É célebre, especialmente entre os apreciadores
de filmes mais obscuros de vampiros, a cena em que Drácula (Udo Kier), após dar
uma de voyeur e testemunhar às escondidas o rude empregado Mario Belato (Joe
Dalessandro) deflorar a filha mais jovem da família para a qual trabalha sob o
pretexto de livrá-la da virgindade, se esgueira até onde o casal praticava seu
ato sexual, para então lamber o sangue que escorreu no chão.
A desconstrução de um mito do terror parece
ser, para o diretor Paul Morrissey, a mesma base que ele adotou em seu “Carne
Para Frankenstein”, porém aqui, ele se mostra ainda mais sarcástico, corrosivo,
abusado e ligeiramente cruel para com os preceitos de normalidade que norteiam
cada aspecto da premissa clássica.
Em suas mãos, ele faz de Drácula não um sedutor
vigoroso e poderoso como nos retratos de Bela Lugosi e Christopher Lee, mas um
ser fragilizado, doente, convulsivo e dilacerado pela sua maldição –e a interpretação
de Udo Kier (que, por sua vez, também interpretava o Dr.
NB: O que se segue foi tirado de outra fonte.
File: src/rtl/spi_pkg.sv
// Shared types and helpers for the multi-mode SPI master: FSM state codes,
// latched transfer mode and a bit-reversal helper for LSB-first framing.
package spi_pkg;

    typedef logic [2:0] spi_state_t;

    localparam spi_state_t IDLE     = 3'd0;
    localparam spi_state_t SETUP    = 3'd1;
    localparam spi_state_t TRANSFER = 3'd2;
    localparam spi_state_t HOLD     = 3'd3;
    localparam spi_state_t DONE     = 3'd4;

    typedef struct packed {
        logic cpol;
        logic cpha;
        logic lsb_first;
    } spi_mode_t;

    // Reverses the low n bits of v; bits at and above n come back as zero.
    function automatic logic [63:0] bit_rev(input logic [63:0] v, input int n);
        logic [63:0] r;
        r = '0;
        for (int i = 0; i < 64; i++) begin
            if (i < n) r[6'(i)] = v[6'(n - 1 - i)];
        end
        return r;
    endfunction

endpackage

File: src/rtl/spi_master_multi_sck_gen.sv
// SCK generator: H-cycle half-period timer, registered SCK toggle and
// leading/trailing edge strobes that coincide with the clk edge where SCK changes.
module spi_sck_gen
    import spi_pkg::*;
#(
    parameter int DATA_LENGTH = 8,
    parameter int DIV_WIDTH   = 8,
    parameter int EW          = $clog2(2 * DATA_LENGTH) + 1
) (
    input  logic                 clk,
    input  logic                 rst_n,
    input  logic                 i_enable,
    input  logic [DIV_WIDTH-1:0] i_h,
    input  logic                 i_cpol,
    output logic                 o_spi_sck,
    output logic                 o_lead_edge,
    output logic                 o_trail_edge,
    output logic                 o_tick,
    output logic [EW-1:0]        o_edge_count
);

    logic [DIV_WIDTH-1:0] r_hc;
    logic [EW-1:0]        r_ecnt;
    logic                 r_sck;
    logic                 w_tick;
    logic                 w_edge;

    assign w_tick = i_enable && (r_hc == i_h - DIV_WIDTH'(1));
    // Ticks after the last edge (the HOLD interval) must not toggle SCK.
    assign w_edge = w_tick && (r_ecnt < EW'(2 * DATA_LENGTH));

    assign o_lead_edge  = w_edge && !r_ecnt[0];
    assign o_trail_edge = w_edge &&  r_ecnt[0];
    assign o_tick       = w_tick;
    assign o_edge_count = r_ecnt;
    assign o_spi_sck    = r_sck;

    always_ff @(posedge clk or negedge rst_n) begin
        if (!rst_n) begin
            r_hc   <= '0;
            r_ecnt <= '0;
            r_sck  <= 1'b0;
        end else if (!i_enable) begin
            r_hc   <= '0;
            r_ecnt <= '0;
            r_sck  <= i_cpol;
        end else begin
            r_hc <= w_tick ? '0 : r_hc + DIV_WIDTH'(1);
            if (w_edge) begin
                r_ecnt <= r_ecnt + EW'(1);
                r_sck  <= ~r_sck;
            end
        end
    end

endmodule
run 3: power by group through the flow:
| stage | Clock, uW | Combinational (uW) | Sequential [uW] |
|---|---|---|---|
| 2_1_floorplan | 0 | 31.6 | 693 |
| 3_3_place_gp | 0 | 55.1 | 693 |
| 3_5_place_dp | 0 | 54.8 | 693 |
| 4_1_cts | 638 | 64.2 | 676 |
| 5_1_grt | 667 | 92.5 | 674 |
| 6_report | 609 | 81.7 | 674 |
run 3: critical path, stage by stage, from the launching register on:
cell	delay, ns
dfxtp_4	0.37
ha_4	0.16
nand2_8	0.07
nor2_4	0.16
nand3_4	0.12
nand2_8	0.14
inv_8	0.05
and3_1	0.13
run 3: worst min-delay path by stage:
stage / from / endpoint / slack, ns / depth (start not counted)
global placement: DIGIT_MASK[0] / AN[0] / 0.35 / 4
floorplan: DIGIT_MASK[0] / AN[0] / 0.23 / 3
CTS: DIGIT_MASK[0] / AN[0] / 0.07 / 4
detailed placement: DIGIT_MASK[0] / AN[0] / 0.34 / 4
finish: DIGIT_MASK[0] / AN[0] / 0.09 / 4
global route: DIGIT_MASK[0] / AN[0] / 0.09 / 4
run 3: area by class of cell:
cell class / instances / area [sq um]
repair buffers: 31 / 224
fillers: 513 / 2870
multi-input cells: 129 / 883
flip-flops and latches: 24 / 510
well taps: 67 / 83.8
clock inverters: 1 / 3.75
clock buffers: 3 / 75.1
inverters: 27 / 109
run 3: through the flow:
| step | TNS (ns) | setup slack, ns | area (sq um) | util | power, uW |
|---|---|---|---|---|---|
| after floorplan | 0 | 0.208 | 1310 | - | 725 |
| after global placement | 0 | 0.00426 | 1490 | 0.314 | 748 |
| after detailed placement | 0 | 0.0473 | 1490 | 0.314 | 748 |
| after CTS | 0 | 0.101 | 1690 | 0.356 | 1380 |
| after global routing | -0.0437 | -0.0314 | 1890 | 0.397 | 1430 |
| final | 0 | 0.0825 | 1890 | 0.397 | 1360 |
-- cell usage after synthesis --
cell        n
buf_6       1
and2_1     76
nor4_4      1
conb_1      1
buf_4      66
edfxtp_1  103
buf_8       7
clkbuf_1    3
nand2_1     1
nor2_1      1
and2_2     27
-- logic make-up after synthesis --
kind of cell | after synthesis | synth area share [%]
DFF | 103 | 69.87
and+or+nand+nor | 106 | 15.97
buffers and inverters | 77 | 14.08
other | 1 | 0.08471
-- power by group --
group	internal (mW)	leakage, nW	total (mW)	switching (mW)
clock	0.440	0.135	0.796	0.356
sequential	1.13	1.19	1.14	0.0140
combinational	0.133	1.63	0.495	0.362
### src/rtl/mod_table_writer_pkg.sv
// Shared definitions for the modulo lookup table writer and its reader.
// FSM state encoding, default table dimensions and the address-width helper.
package mod_table_writer_pkg;

  typedef enum logic [1:0] {
    IDLE = 2'd0,
    FILL = 2'd1,
    FIN  = 2'd2
  } state_t;

  localparam int DEFAULT_NUM_WIDTH = 12;
  localparam int DEFAULT_N_WIDTH   = 6;

  // Table address is {n-2, k}, so its width is the sum of both field widths.
  function automatic int addr_width(input int n_width, input int num_width);
    return n_width + num_width;
  endfunction

endpackage

### src/rtl/mod_table_writer_counter.sv
// mod_counter: incremental remainder register for the table writer.
// Holds k mod n without a divider: cleared on load, stepped on advance,
// wrapping back to zero once it reaches limit-1.
module mod_counter #(
  parameter int WIDTH = 6
) (
  input  logic             clk,
  input  logic             rst_n,
  input  logic             load,
  input  logic             advance,
  input  logic [WIDTH-1:0] limit,
  output logic [WIDTH-1:0] value
);

  localparam logic [WIDTH-1:0] ONE = WIDTH'(1);

  // Remainder update: load wins over advance; wrap when value reaches limit-1.
  always_ff @(posedge clk or negedge rst_n) begin
    if (!rst_n) begin
      value <= '0;
    end else if (load) begin
      value <= '0;
    end else if (advance) begin
      if (value == limit - ONE) begin
        value <= '0;
      end else begin
        value <= value + ONE;
      end
    end
  end

endmodule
Frankenstein no filme
anterior de Morrissey) não tem qualquer pudor em reconhecer todas as facetas
patéticas que podem decorrer disso.
Em seu castelo na Transilvânia, o sorumbático e
deprimido Conde Drácula amarga os revezes de sua maldição; a ausência de
virgens nos libertinos tempos atuais o encarece do sangue que precisa para
sobreviver, e com isso ele definha dolorosamente.
Seu serviçal, petulante, afeminado e
voluntarioso Anton (Arno Juerging) tem a idéia de arrastá-lo até a Itália, onde
ele acredita, a dedicação tradicionalista aos dogmas religiosos cristãos devem
ter mantido, em algumas famílias da região, as suas raparigas virgens.
É o que se acredita que são as moças solteiras,
filhas do Marquês Di Fiore (vivido pelo grande Vittorio De Sica), embora nada
seja aquilo que aparenta: Pelo menos duas delas (interpretadas pelas despudoradas
Stefania Casini e Dominique Darel), já se engraçam com o empregado vivido por
Joe Dalessandro, enquanto virginal filha caçula (Silvia Dionisio) já está na
sua mira –e o pretexto, para a realização desses filmes, parece ser mesmo para
que Morrissey possa filmar Dalessandro constantemente em cenas de sexo com
essas jovens.
Dessa forma, os sucessivos ataques de Drácula à
essas vítimas em potencial resultam tão ridículos quanto catastróficos –o vampiro
sofre convulsões e vomita incessantemente sempre que suga o sangue que não é de
uma virgem!
Poderia ser uma comédia, não fosse a frieza e o
tom de fatalismo que o diretor impõe continuamente à narrativa, tornando-a um híbrido
estranho e anormal.
Mais do que em “Carne Para Frankenstein”, fica
claro, neste “Sangue Para Drácula” a intenção artisticamente transgressora do
diretor Morrissey e do produtor Andy Warhol, não somente para com o mito dos
vampiros e de Drácula (tratado de forma displicente, sarcástica e impiedosa),
mas para com diversos dogmas da sociedade e da religião –o retrato da família é
atento para com as fissuras que revelam suas hipocrisias e dissimulações –numa obra
pouco interessada em agradar os amantes do gênero e mais dedicada ao propósito
questionador de seus realizadores.
P/S: Repare numa curiosa
ponta, como um dos freqüentadores da taverna local, do diretor Roman Polanski
que, por aquela época, andou fazendo seu próprio filme de vampiro, o também
sarcástico (mas, infinitamente superior) “A Dança dos Vampiros”.